DATA >>
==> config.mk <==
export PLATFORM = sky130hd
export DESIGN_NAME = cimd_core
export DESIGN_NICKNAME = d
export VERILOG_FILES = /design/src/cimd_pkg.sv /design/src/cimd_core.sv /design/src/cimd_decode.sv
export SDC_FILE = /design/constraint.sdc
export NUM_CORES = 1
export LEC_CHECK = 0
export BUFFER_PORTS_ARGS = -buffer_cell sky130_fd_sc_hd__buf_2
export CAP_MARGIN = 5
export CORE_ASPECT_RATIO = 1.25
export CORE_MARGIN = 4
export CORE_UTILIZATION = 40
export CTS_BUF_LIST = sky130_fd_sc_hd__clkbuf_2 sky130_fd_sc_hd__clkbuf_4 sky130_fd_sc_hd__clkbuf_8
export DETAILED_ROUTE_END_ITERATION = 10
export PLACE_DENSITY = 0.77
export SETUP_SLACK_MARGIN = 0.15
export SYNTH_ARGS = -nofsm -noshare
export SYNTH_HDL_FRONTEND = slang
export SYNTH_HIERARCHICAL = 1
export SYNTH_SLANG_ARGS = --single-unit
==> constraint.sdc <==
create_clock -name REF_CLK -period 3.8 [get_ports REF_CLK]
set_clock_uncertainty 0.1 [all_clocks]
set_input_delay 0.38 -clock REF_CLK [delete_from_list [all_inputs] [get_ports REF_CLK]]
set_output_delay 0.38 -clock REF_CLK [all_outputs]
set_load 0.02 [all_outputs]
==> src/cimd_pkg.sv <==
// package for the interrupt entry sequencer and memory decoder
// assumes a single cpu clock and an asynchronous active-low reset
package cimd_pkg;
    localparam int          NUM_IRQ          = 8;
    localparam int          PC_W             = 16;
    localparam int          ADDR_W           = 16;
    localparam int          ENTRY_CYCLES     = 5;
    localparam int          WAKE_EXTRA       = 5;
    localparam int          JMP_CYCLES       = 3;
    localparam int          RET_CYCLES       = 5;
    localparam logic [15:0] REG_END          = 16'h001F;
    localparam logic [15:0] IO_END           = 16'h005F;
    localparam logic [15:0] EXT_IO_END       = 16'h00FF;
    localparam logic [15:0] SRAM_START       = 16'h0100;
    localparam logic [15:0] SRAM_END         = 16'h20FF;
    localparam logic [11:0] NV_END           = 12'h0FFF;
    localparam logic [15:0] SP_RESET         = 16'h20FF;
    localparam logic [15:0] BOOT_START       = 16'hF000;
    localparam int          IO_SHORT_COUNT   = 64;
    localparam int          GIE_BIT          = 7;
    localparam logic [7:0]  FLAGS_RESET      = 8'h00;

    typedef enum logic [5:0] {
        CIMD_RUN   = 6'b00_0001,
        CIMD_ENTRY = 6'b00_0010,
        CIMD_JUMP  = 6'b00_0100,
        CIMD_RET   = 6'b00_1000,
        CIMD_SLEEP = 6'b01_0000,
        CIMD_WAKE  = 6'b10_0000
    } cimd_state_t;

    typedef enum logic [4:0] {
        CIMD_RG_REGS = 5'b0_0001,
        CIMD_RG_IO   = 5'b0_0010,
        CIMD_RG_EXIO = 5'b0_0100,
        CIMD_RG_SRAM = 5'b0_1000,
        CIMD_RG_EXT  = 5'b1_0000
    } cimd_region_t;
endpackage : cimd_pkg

TASK DESCRIPTION >> Find each line of the data above that holds the word "single", then copy it.

WRITTEN RESPONSE >>
export SYNTH_SLANG_ARGS = --single-unit
// assumes a single cpu clock and an asynchronous active-low reset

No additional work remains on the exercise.